As a result, the banking sector in Germany has long been described of consisting of three "pillars", respectively public-sector banks, cooperative banks, and commercial banks - the latter including the Grossbanken and other joint-stock banks sometimes referred to as regional banks (Regionalbanken), as well as non-listed private banks (Privatbanken). These pillars are still represented by separate trade bodies — respectively the VÖB, BVR and BdB — and rely on separate deposit guarantee schemes unlike in most other EU countries where a single scheme covers all deposits.

===Policy framework===

European banking supervision distinguishes between significant institutions (SIs) and less significant institutions (LSIs), with SI/LSI designations updated regularly by the European Central Bank (ECB). Significant institutions are directly supervised by the ECB using joint supervisory teams that involve the national competent authorities (NCAs) of individual participating countries. Less significant institutions are supervised by the relevant NCA on a day-to-day basis, under the supervisory oversight of the ECB. In Germany's case, the NCA is the Federal Financial Supervisory Authority, known by the German shorthand BaFin.

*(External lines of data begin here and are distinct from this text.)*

File: config.mk
export PLATFORM = sky130hd
export DESIGN_NAME = cpu_clock_control
export DESIGN_NICKNAME = d
export VERILOG_FILES = /design/src/rtl/cpu_clock_control.sv
export SDC_FILE = /design/constraint.sdc
export NUM_CORES = 1
export LEC_CHECK = 0
export BUFFER_PORTS_ARGS = -buffer_cell sky130_fd_sc_hd__buf_4
export CAP_MARGIN = 20
export CORE_ASPECT_RATIO = 1.25
export CORE_UTILIZATION = 50
export DETAILED_ROUTE_END_ITERATION = 6
export PLACE_DENSITY_LB_ADDON = 0.08
export SLEW_MARGIN = 30
export SYNTH_ARGS = -nofsm -noshare
export SYNTH_HDL_FRONTEND = slang
export SYNTH_SLANG_ARGS = --single-unit
File: constraint.sdc
create_clock -name clock_in -period 2.27 [get_ports clock_in]
set_input_delay 0.454 -clock clock_in [delete_from_list [all_inputs] [get_ports clock_in]]
set_output_delay 0.454 -clock clock_in [all_outputs]
set_load 0.03 [all_outputs]
File: src/rtl/cpu_clock_control.sv
// cpu_clock_control: mode-selectable CPU clock enable (halt / single-step / slow / fast) with debounced buttons
module cpu_clock_control #(
    parameter int DEBOUNCE_CYCLES = 270_000
) (
    input  logic        clock_in,
    input  logic        reset,
    input  logic        slow_clock_in,
    input  logic        step_button_n,
    input  logic        mode_button_n,
    input  logic        halt_in,
    output logic        cpu_enable,
    output logic [1:0]  mode_out,
    output logic [15:0] enable_count,
    output logic        slow_led
);
    localparam int CW = (DEBOUNCE_CYCLES > 1) ? $clog2(DEBOUNCE_CYCLES) : 1;
    localparam logic [CW-1:0] CNT_MAX = CW'(DEBOUNCE_CYCLES - 1);
    localparam logic [1:0] HALT = 2'b00;
    localparam logic [1:0] STEP = 2'b01;
    localparam logic [1:0] SLOW = 2'b10;
    localparam logic [1:0] FAST = 2'b11;

    // index 0 is the step button, index 1 the mode button
    logic [1:0]    btn_s1, btn_s2, btn_db, btn_db_d;
    logic [CW-1:0] btn_cnt [2];
    logic [1:0]    press;
    logic          step_press, mode_press;
    logic          slow_s1, slow_d, slow_rise;
    logic          en_q;

    assign press      = btn_db_d & ~btn_db;
    assign step_press = press[0];
    assign mode_press = press[1];
    // halt suppresses the enable in the very cycle it is requested
    assign cpu_enable = en_q & ~halt_in;

    // button synchronizers and debouncers; a level is accepted after DEBOUNCE_CYCLES stable cycles
    always_ff @(posedge clock_in or posedge reset) begin
        if (reset) begin
            btn_s1   <= 2'b11;
            btn_s2   <= 2'b11;
            btn_db   <= 2'b11;
            btn_db_d <= 2'b11;
            for (int i = 0; i < 2; i++) btn_cnt[i] <= '0;
        end else begin
            btn_s1   <= {mode_button_n, step_button_n};
            btn_s2   <= btn_s1;
            btn_db_d <= btn_db;
            for (int i = 0; i < 2; i++) begin
                if (btn_s2[i] == btn_db[i]) begin
                    btn_cnt[i] <= '0;
                end else if (btn_cnt[i] == CNT_MAX) begin
                    btn_cnt[i] <= '0;
                    btn_db[i]  <= btn_s2[i];
                end else begin
                    btn_cnt[i] <= btn_cnt[i] + 1'b1;
                end
            end
        end
    end

    // slow clock synchronizer and registered rising-edge pulse
    always_ff @(posedge clock_in or posedge reset) begin
        if (reset) begin
            slow_s1   <= 1'b0;
            slow_led  <= 1'b0;
            slow_d    <= 1'b0;
            slow_rise <= 1'b0;
        end else begin
            slow_s1   <= slow_clock_in;
            slow_led  <= slow_s1;
            slow_d    <= slow_led;
            slow_rise <= slow_led & ~slow_d;
        end
    end

    // mode FSM, enable generation and enable counter; halt beats a mode press, a mode press beats a step
    always_ff @(posedge clock_in or posedge reset) begin
        if (reset) begin
            mode_out     <= HALT;
            en_q         <= 1'b0;
            enable_count <= '0;
        end else begin
            mode_out     <= halt_in ? HALT : mode_press ? mode_out + 2'd1 : mode_out;
            en_q         <= !halt_in && !mode_press &&
                            ((mode_out == FAST) ||
                             (mode_out == STEP && step_press) ||
                             (mode_out == SLOW && slow_rise));
            enable_count <= cpu_enable ? enable_count + 16'd1 : enable_count;
        end
    end
endmodule

==> impl_metrics.tcl <==
set metrics [dict create \
    route.vias.total 2157 \
    hold_class "primary input to asynchronous set/reset pin" \
    cts_tree "built" \
    grt_usage_pct 19.7 \
    viasPerCell 5.19 \
    synth_mux_area_share_pct 1.41 \
    tns_ns 0 \
    powerDensity_nw_per_um2 651 \
    synth_seq_cells 69 \
    setup_slack_ns 0.325 \
    ys_seq_area_share_pct 55.8 \
    min_period_over_period_pct 85.7 \
    fill_cells 507 \
    setup_violations 0 \
    cts_buffer_depth 2 \
    synth_compound_area_share_pct 3.05 \
    drt_first_pass_iters 4 \
    drt_iter0_markers 93 \
    die_area_um2 6550 \
    syn_avg_cell_area_um2 10.8 \
    cts_resized 0 \
    synth_fa_ha_area_share_pct 2.41 \
    postCtsHoldBufs 0 \
    routedWlPerCell_um 13.0 \
    synth_top_family_by_area "simple AND/OR/NAND/NOR gates" \
    synth_xor_area_share_pct 12.7 \
    skew_ns 0.0120 \
    endpoint_kind "flip-flop" \
    grt_pass1_vias 2228 \
    synth_fp_nets 301 \
    startpoint_type "flip-flop" \
    cts_buffers 9 \
    wl_mm 5.42 \
    worst_setup_hold_path_clk_slew_ns 0.08 \
    drive_above_1_share_pct 19.2 \
    worst_skew_pair.late_latency_ns 0.36 \
    start_util_pct 52.8 \
    htree_levels 3 \
    slew_headroom_pct 61.1 \
    irDropWorstVdd_v 0.000395 \
    n_antenna_cell 0 \
    max-cap-violations 0 \
    required_ns 2.56 \
    yosysWarnings 0 \
    antenna_found_initial 0 \
    yosys.area_share.simple_pct 22.7 \
    die_y_um 90.2 \
    row_count 31 \
    slew_viol_final 0 \
    synth.cell_area_um2 3110 \
    crit_type "flip-flop to flip-flop" \
    ys_types 32 \
    dp_hpwl_mm 3.87 \
    post-cts-setup-buffers 0 \
    rsz0062_at_grt "no" \
    syn_inst 289 \
    max_freq_ghz 0.514 \
    leakagePower_nw 1.58 \
    clock_sinks 69 \
    ant_nets 0 \
    nets 341 \
    grt_pass1_wl_mm 9.81 \
    worstPathArrival_ns 2.23 \
    io_pins 26 \
    drc 0 \
    gp_congestion 0.775 \
    cts_root_buf "clkbuf_8" \
    hold_viol 0 \
    syn_to_final_growth_pct 17.8 \
    die_x_um 72.6 \
    core-area_um2 5900 \
    status "finished, final reports clean" \
    finalCriticalPeriod_ns 1.94 \
    gr-total-overflow 0 \
    max_slew.worst_pin.slew_ns 0.579 \
    path_max_fanout 6 \
    post-place-ws_ns 0.313 \
    numPortBuffers 25 \
    grt_max_degree 35 \
]
worst max-delay path: stages, from the launching register on:
cell,delay [ns]
dfrtp_1,0.38
ha_1,0.21
nand3_1,0.18
or4_1,0.63
or3_1,0.34
a21oi_1,0.14
where the power goes:
| group | total (W) | switching (W) | internal [W] |
|---|---|---|---|
| clock network | 0.00104 | 0.000469 | 0.000566 |
| logic | 0.0000844 | 0.0000545 | 0.0000299 |
| registers | 0.00127 | 0.0000152 | 0.00125 |
| total | 0.00239 | 0.000539 | 0.00185 |
cell type report:
class | count | area (um^2) | area share, %
clock buffers | 11 | 151 | 4.13
clock inverters | 5 | 58.8 | 1.60
inverters | 13 | 48.8 | 1.33
multi-input cells | 204 | 1320 | 35.9
flip-flops and latches | 69 | 1740 | 47.4
well taps | 82 | 103 | 2.80
repair buffers | 32 | 253 | 6.89
worst paths after layout:
kind                                      startpoint               endpoint  slack [ns]  cells after the start
max in group asynchronous                      reset    btn_s1[0]$_DFF_PP1_        1.56                      3
worst max-delay path            btn_cnt[0]$_DFF_PP0_  btn_cnt[18]$_DFF_PP0_        0.33                      5
worst max register to register  btn_cnt[0]$_DFF_PP0_  btn_cnt[18]$_DFF_PP0_        0.33                      5
worst min register to register   btn_s1[1]$_DFF_PP1_    btn_s2[1]$_DFF_PP1_        0.36                      0
min in group clock_in                  step_button_n    btn_s1[0]$_DFF_PP1_        0.20                      1
worst min-delay path                           reset  btn_cnt[16]$_DFF_PP0_        0.08                      2
placed cells by master (no fill, tap or decap), drive strengths merged:
master,Yosys,final
a211oi,3,3
a21oi,5,5
and3,3,3
and4,3,3
buf,1,32
bufinv,0,1
clkbuf,2,11
clkinv,0,2
clkinvlp,0,2
dfrtp,61,61
dfstp,8,8
ha,6,6
inv,13,13
mux2,3,3
mux2i,1,1
nand2,15,15
nand2b,3,3
nand3,14,14
nand3b,1,1
nand4,14,14
nand4b,1,1
nor2,45,45
nor2b,3,3
nor3,10,10
nor4,12,12
nor4b,3,3
o21ai,7,7
o31ai,1,1
or3,4,4
or4,2,2
xnor2,32,32
xor2,13,13
cells in the mapped netlist:
cell type,n,share of area [%]
clkbuf_1,2,0.24
a211oi_1,3,0.72
a21oi_1,5,0.80
and3_1,3,0.60
o21ai_1,1,0.16
nand2b_1,3,0.60
nand4b_1,1,0.28
nor2b_1,3,0.60
nand3b_1,1,0.24
xor2_1,13,3.7
dfrtp_1,61,49
nand2_1,15,1.8
nor4_1,12,2.4
mux2_2,3,1.1
and4_1,3,0.84
o31ai_2,1,0.40
inv_1,13,1.6
nand4_1,12,2.4
nor2_1,45,5.4
xnor2_1,32,9.0
mux2i_1,1,0.32
or3_1,4,0.80
nand3_1,14,2.3
nand4_4,2,1.4
or4_1,1,0.24
or4_4,1,0.36
buf_2,1,0.16
o21ai_0,6,0.96
nor4b_1,3,0.84
ha_1,6,2.4
nor3_1,10,1.6
dfstp_2,8,6.8
layer usage:
metal	wire, um	GRT usage (%)	share of wire, %	up-vias
li1	-	-	-	1071
met1	2370	22.8	44	1050
met4	127	8.99	2.3	0
met5	0	0	0	-
met2	2770	32.8	51	24
met3	154	6.05	2.8	12
registers in the layout, summed over array words and instances (netlist names):
| name | count |
|---|---|
| btn_cnt | 38 |
| enable_count | 16 |
| btn_db | 2 |
| btn_db_d | 2 |
| btn_s1 | 2 |
| btn_s2 | 2 |
| mode_out | 2 |
| en_q | 1 |
| slow_d | 1 |
| slow_led | 1 |
| slow_rise | 1 |
| slow_s1 | 1 |
per-stage QoR:
step / util (%) / hold WS [ns] / instances / total power (W) / instance area (um^2)
after CTS: 62.2 / 0.0779 / 416 / 0.00242 / 3670
after floorplan: - / 0.331 / 289 / 0.00134 / 3110
after detailed placement: 58.6 / 0.338 / 400 / 0.00138 / 3460
after global placement: 58.6 / 0.343 / 400 / 0.00137 / 3460
after global routing: 62.2 / 0.0928 / 416 / 0.00250 / 3670
final: 62.2 / 0.0754 / 416 / 0.00239 / 3670
kinds of logic after synthesis:
kind of cell / count (synthesis)
fa+ha+maj: 6
compound gates: 16
flops: 69
xor+xnor: 45
simple gates: 133
buf+inv: 16
mux: 4
(Power assumes the default switching activity.)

The EU framework provides for the possibility of institutional protection scheme that bind together networks of local banks into idiosyncratic risk-sharing arrangements. Of the EU's eight IPSs as of 2022, two are in Germany, namely the Sparkassen-Finanzgruppe (SFG) and German Cooperative Financial Group. The latter corresponds exactly to the cooperative pillar of the German banking system, whereas the SFG is only a subgroup of the public-sector pillar which also includes public development banks (Förderbanken).

=== Recent developments ===
In recent years, the number of credit institutions in Germany has gradually declined, primarily due to consolidation among cooperative banks and savings banks. This trend has been driven by competitive pressures, regulatory requirements, and increasing investment needs in digital infrastructure.

As of 2026, Germany's banking sector comprises approximately 1,160–1,170 institutions, including both significant and less significant institutions under European Central Bank supervision. Total assets of the banking system are estimated at €9.8 trillion.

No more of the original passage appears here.